How to Spend It, and the economics of the useless

Swinging off this post at Unlearning Economics, I was motivated to write a long comment that really ought to be blogged.

The industrial economics of extreme wealth is an interesting subject. It’s often been observed that a lot of the spending of the rich goes into positional goods and investment assets like pink diamonds from Australia. A positional good is, in a sense, in fixed supply, or rather, position itself is in fixed supply. If more of a positional good is produced, its positional value decreases. More spending on them can only inflate their prices.

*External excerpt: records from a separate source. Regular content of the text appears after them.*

==> config.mk <==
export PLATFORM = sky130hd
export DESIGN_NAME = cpu_boot_loader
export DESIGN_NICKNAME = d
export VERILOG_FILES = /design/src/rtl/boot_loader_pkg.sv /design/src/rtl/byte_word_assembler.sv /design/src/rtl/cpu_boot_loader.sv
export SDC_FILE = /design/constraint.sdc
export NUM_CORES = 1
export LEC_CHECK = 0
export ABC_CLOCK_PERIOD_IN_PS = 4900
export CAP_MARGIN = 40
export CORE_ASPECT_RATIO = 1.2
export CORE_MARGIN = 8
export CORE_UTILIZATION = 55
export CTS_BUF_LIST = sky130_fd_sc_hd__clkbuf_4 sky130_fd_sc_hd__clkbuf_8
export DETAILED_ROUTE_END_ITERATION = 16
export DONT_BUFFER_PORTS = 1
export GPL_ROUTABILITY_DRIVEN = 1
export PLACE_DENSITY = 0.7
export SLEW_MARGIN = 15
export SYNTH_ARGS = -nofsm -noshare
export SYNTH_HDL_FRONTEND = slang
export SYNTH_SLANG_ARGS = --single-unit
==> constraint.sdc <==
create_clock -name clk -period 4.9 [get_ports clk]
set_input_delay 0.49 -clock clk [delete_from_list [all_inputs] [get_ports clk]]
set_output_delay 0.49 -clock clk [all_outputs]
set_load 0.05 [all_outputs]
[src/rtl/trng_cal_sequencer_if.sv]
// Signal bundle between the calibration sequencer and its surroundings
// (phase controller, raw bit source, entropy consumer, host control).
//
// Signalling: enable is a level (0 forces the sequencer idle); start is a
// single-cycle request that is honoured only in IDLE, RUN or FAIL and ignored
// while busy. entropy_valid qualifies entropy_bit on every cycle it is high;
// there is no backpressure, so a consumer that is not ready simply drops bits.
// state is the registered FSM state, exported for observation only.
interface trng_cal_sequencer_if #(
   parameter int DL_CODE_WIDTH = 6,
   parameter int MAX_RETRY     = 3
);
   localparam int RC_WIDTH = $clog2(MAX_RETRY + 1);

   logic                         enable;
   logic                         start;
   logic                         pi_locked;
   logic                         pi_delay_update;
   logic [DL_CODE_WIDTH-1:0]     clk_code_in;
   logic [DL_CODE_WIDTH-1:0]     data_code_in;
   logic                         trng_bit;

   logic                         pi_rstn;
   logic                         busy;
   logic                         cal_done;
   logic                         cal_fail;
   logic                         entropy_valid;
   logic                         entropy_bit;
   logic [RC_WIDTH-1:0]          retry_count;
   logic [DL_CODE_WIDTH-1:0]     clk_code_snap;
   logic [DL_CODE_WIDTH-1:0]     data_code_snap;
   trng_pkg::trng_cal_state_e    state;

   // Sequencer side.
   modport slave (
      input  enable, start, pi_locked, pi_delay_update,
             clk_code_in, data_code_in, trng_bit,
      output pi_rstn, busy, cal_done, cal_fail, entropy_valid, entropy_bit,
             retry_count, clk_code_snap, data_code_snap, state
   );

   // Environment side (host, phase controller, bit source).
   modport master (
      output enable, start, pi_locked, pi_delay_update,
             clk_code_in, data_code_in, trng_bit,
      input  pi_rstn, busy, cal_done, cal_fail, entropy_valid, entropy_bit,
             retry_count, clk_code_snap, data_code_snap, state
   );

endinterface

[src/rtl/trng_bias_window.sv]
// Ones-count bias window. Counts exactly 2^WIN_WIDTH samples while en is
// high and flags, on the final sample, whether the ones count is within
// BIAS_TOL of half the window. Counters are WIN_WIDTH+1 bits so that an
// all-ones window is representable and the deviation never wraps.
module trng_bias_window
   import trng_pkg::*;
#(
   parameter int WIN_WIDTH = TRNG_WIN_WIDTH,
   parameter int BIAS_TOL  = TRNG_BIAS_TOL
) (
   input  logic clk,
   input  logic rstn,
   input  logic clr,
   input  logic en,
   input  logic sample_bit,
   output logic window_done,
   output logic bias_ok
);
   localparam int CW = WIN_WIDTH + 1;
   localparam logic [CW-1:0] WIN_LAST = CW'((1 << WIN_WIDTH) - 1);
   localparam logic [CW-1:0] HALF     = CW'(1 << (WIN_WIDTH - 1));
   localparam logic [CW-1:0] TOL      = CW'(BIAS_TOL);

   logic [CW-1:0] sample_cnt;
   logic [CW-1:0] ones_cnt;
   logic [CW-1:0] ones_next;
   logic [CW-1:0] deviation;

   // Sample and ones counters; clr has priority so a fresh window always starts at zero.
   always_ff @(posedge clk) begin
      if (!rstn || clr) begin
         sample_cnt <= '0;
         ones_cnt   <= '0;
      end else if (en) begin
         sample_cnt <= sample_cnt + 1'b1;
         ones_cnt   <= ones_next;
      end
   end

   // The verdict includes the sample being taken this cycle, so the caller
   // can leave the window on the same edge that takes the last sample.
   assign ones_next   = ones_cnt + CW'(sample_bit);
   assign window_done = en && (sample_cnt == WIN_LAST);
   assign deviation   = (ones_next >= HALF) ? (ones_next - HALF) : (HALF - ones_next);
   assign bias_ok     = (deviation <= TOL);

endmodule
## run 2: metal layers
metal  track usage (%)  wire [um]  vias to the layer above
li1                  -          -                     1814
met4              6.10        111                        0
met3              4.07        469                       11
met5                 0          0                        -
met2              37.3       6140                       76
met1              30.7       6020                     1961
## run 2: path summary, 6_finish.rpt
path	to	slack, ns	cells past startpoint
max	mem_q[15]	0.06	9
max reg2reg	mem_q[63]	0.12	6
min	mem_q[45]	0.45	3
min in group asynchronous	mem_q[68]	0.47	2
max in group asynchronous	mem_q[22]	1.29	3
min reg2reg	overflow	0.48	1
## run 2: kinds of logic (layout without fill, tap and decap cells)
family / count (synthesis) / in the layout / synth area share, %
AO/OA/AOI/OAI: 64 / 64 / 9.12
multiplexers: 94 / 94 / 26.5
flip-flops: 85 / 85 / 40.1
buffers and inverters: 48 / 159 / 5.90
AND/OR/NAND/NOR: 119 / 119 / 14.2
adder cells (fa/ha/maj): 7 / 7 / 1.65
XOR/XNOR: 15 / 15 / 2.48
`src/rtl/adder_init_pkg.sv`:
```
// Shared types and constants for the adder initiator and its operand FIFO.
package adder_init_pkg;

    localparam int unsigned DefaultW       = 16;
    localparam int unsigned DefaultDepth   = 4;
    localparam int unsigned DefaultTimeout = 8;
    localparam int unsigned DefaultGap     = 2;

    typedef enum logic [2:0] {
        StIdle,
        StIssue,
        StWait,
        StHold,
        StGap
    } init_state_e;

    // Counter width for values 0..n-1, never narrower than one bit.
    function automatic int unsigned cnt_width(input int unsigned n);
        return (n <= 2) ? 1 : $clog2(n);
    endfunction

endpackage

```
`src/rtl/op_fifo.sv`:
```
// Synchronous operand FIFO; an extra pointer bit distinguishes full from empty.
module op_fifo
    import adder_init_pkg::*;
#(
    parameter int unsigned WIDTH = 2 * DefaultW,
    parameter int unsigned DEPTH = DefaultDepth
) (
    input  logic             clk,
    input  logic             rst_n,
    input  logic             push,
    input  logic [WIDTH-1:0] wdata,
    input  logic             pop,
    output logic [WIDTH-1:0] rdata,
    output logic             full,
    output logic             empty
);

    localparam int unsigned AW = cnt_width(DEPTH);

    logic [WIDTH-1:0] mem [DEPTH];
    logic [AW:0]      wr_ptr_q, rd_ptr_q;
    logic             do_push, do_pop;

    assign do_push = push && !full;
    assign do_pop  = pop && !empty;

    assign empty = (wr_ptr_q == rd_ptr_q);
    assign full  = (wr_ptr_q == {~rd_ptr_q[AW], rd_ptr_q[AW-1:0]});
    assign rdata = mem[rd_ptr_q[AW-1:0]];

    always_ff @(posedge clk or negedge rst_n) begin
        if (!rst_n) begin
            wr_ptr_q <= '0;
            rd_ptr_q <= '0;
        end else begin
            if (do_push) begin
                wr_ptr_q <= wr_ptr_q + 1'b1;
            end
            if (do_pop) begin
                rd_ptr_q <= rd_ptr_q + 1'b1;
            end
        end
    end

    // Storage needs no reset: reset empties the FIFO via the pointers.
    always_ff @(posedge clk) begin
        if (do_push) begin
            mem[wr_ptr_q[AW-1:0]] <= wdata;
        end
    end

endmodule

```
`src/rtl/adder_initiator.sv`:
```
// Drives a single-cycle registered adder core from a buffered operand stream,
// returns sums downstream and flags missing or unexpected core responses.
module adder_initiator
    import adder_init_pkg::*;
#(
    parameter int unsigned W       = DefaultW,
    parameter int unsigned DEPTH   = DefaultDepth,
    parameter int unsigned TIMEOUT = DefaultTimeout,
    parameter int unsigned GAP     = DefaultGap
) (
    input  logic         clk,
    input  logic         rst_n,
    input  logic         in_valid,
    output logic         in_ready,
    input  logic [W-1:0] in_a,
    input  logic [W-1:0] in_b,
    output logic         start,
    output logic [W-1:0] a,
    output logic [W-1:0] b,
    input  logic         valid,
    input  logic [W-1:0] y,
    output logic         out_valid,
    input  logic         out_ready,
    output logic [W-1:0] out_sum,
    output logic         out_err,
    output logic         err_timeout,
    output logic         err_spurious,
    output logic         busy
);

    localparam int unsigned TW = cnt_width(TIMEOUT);
    localparam int unsigned GW = cnt_width(GAP);

    logic [2*W-1:0] fifo_rdata;
    logic           fifo_full, fifo_empty, fifo_pop;

    init_state_e    state_q, state_d;
    logic [TW-1:0]  wait_cnt_q, wait_cnt_d;
    logic [GW-1:0]  gap_cnt_q, gap_cnt_d;
    logic [W-1:0]   a_q, a_d, b_q, b_d, sum_q, sum_d;
    logic           err_q, err_d;
    logic           timeout_q, timeout_d;
    logic           spurious_q, spurious_d;

    assign in_ready = !fifo_full;

    op_fifo #(
        .WIDTH(2 * W),
        .DEPTH(DEPTH)
    ) u_op_fifo (
        .clk  (clk),
        .rst_n(rst_n),
        .push (in_valid),
        .wdata({in_a, in_b}),
        .pop  (fifo_pop),
        .rdata(fifo_rdata),
        .full (fifo_full),
        .empty(fifo_empty)
    );

    always_comb begin
        state_d    = state_q;
        wait_cnt_d = wait_cnt_q;
        gap_cnt_d  = gap_cnt_q;
        a_d        = a_q;
        b_d        = b_q;
        sum_d      = sum_q;
        err_d      = err_q;
        timeout_d  = timeout_q;
        fifo_pop   = 1'b0;
        // A core strobe is only meaningful while a request is outstanding.
        spurious_d = spurious_q | (valid && (state_q != StWait));

        unique case (state_q)
            StIdle: begin
                if (!fifo_empty) begin
                    fifo_pop   = 1'b1;
                    {a_d, b_d} = fifo_rdata;
                    state_d    = StIssue;
                end
            end
            StIssue: begin
                wait_cnt_d = '0;
                state_d    = StWait;
            end
            StWait: begin
                wait_cnt_d = wait_cnt_q + 1'b1;
                if (valid) begin
                    sum_d   = y;
                    err_d   = 1'b0;
                    state_d = StHold;
                end else if (wait_cnt_q == TW'(TIMEOUT - 1)) begin
                    sum_d     = '0;
                    err_d     = 1'b1;
                    timeout_d = 1'b1;
                    state_d   = StHold;
                end
            end
            StHold: begin
                if (out_ready) begin
                    if (GAP == 0) begin
                        state_d = StIdle;
                    end else begin
                        gap_cnt_d = '0;
                        state_d   = StGap;
                    end
                end
            end
            StGap: begin
                if (32'(gap_cnt_q) + 32'd1 >= GAP) begin
                    state_d = StIdle;
                end else begin
                    gap_cnt_d = gap_cnt_q + 1'b1;
                end
            end
            default: begin
                state_d = StIdle;
            end
        endcase
    end

    always_ff @(posedge clk or negedge rst_n) begin
        if (!rst_n) begin
            state_q    <= StIdle;
            wait_cnt_q <= '0;
            gap_cnt_q  <= '0;
            a_q        <= '0;
            b_q        <= '0;
            sum_q      <= '0;
            err_q      <= 1'b0;
            timeout_q  <= 1'b0;
            spurious_q <= 1'b0;
        end else begin
            state_q    <= state_d;
            wait_cnt_q <= wait_cnt_d;
            gap_cnt_q  <= gap_cnt_d;
            a_q        <= a_d;
            b_q        <= b_d;
            sum_q      <= sum_d;
            err_q      <= err_d;
            timeout_q  <= timeout_d;
            spurious_q <= spurious_d;
        end
    end

    // Outputs decode registered state only, so no input reaches them combinationally.
    assign start        = (state_q == StIssue);
    assign out_valid    = (state_q == StHold);
    assign a            = a_q;
    assign b            = b_q;
    assign out_sum      = sum_q;
    assign out_err      = err_q;
    assign err_timeout  = timeout_q;
    assign err_spurious = spurious_q;
    assign busy         = (state_q != StIdle) || !fifo_empty;

endmodule

```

The quintessential positional good is land. A lot of land is useful in itself, but it is true everywhere that owning x amount of land gives you more positional utility than an equivalent position in cash or securities, and the most sought-after land by area isn’t farmland or building plots near a container terminal or an oil well, it’s billionaires’ row, whose value is entirely positional. Land is the classic case of economic rent, and that’s what I’m driving at.

Just as rent doesn’t reflect costs of production, but only a monopoly position, the price of positional goods reflects only their positional nature and the income of those competing for them. Let’s now switch to the economics of the firm; if the price of X is dominated by economic rent, an increase in the price is mostly an increase in profit. If profits rise in some sector, capital should be preferentially allocated to it.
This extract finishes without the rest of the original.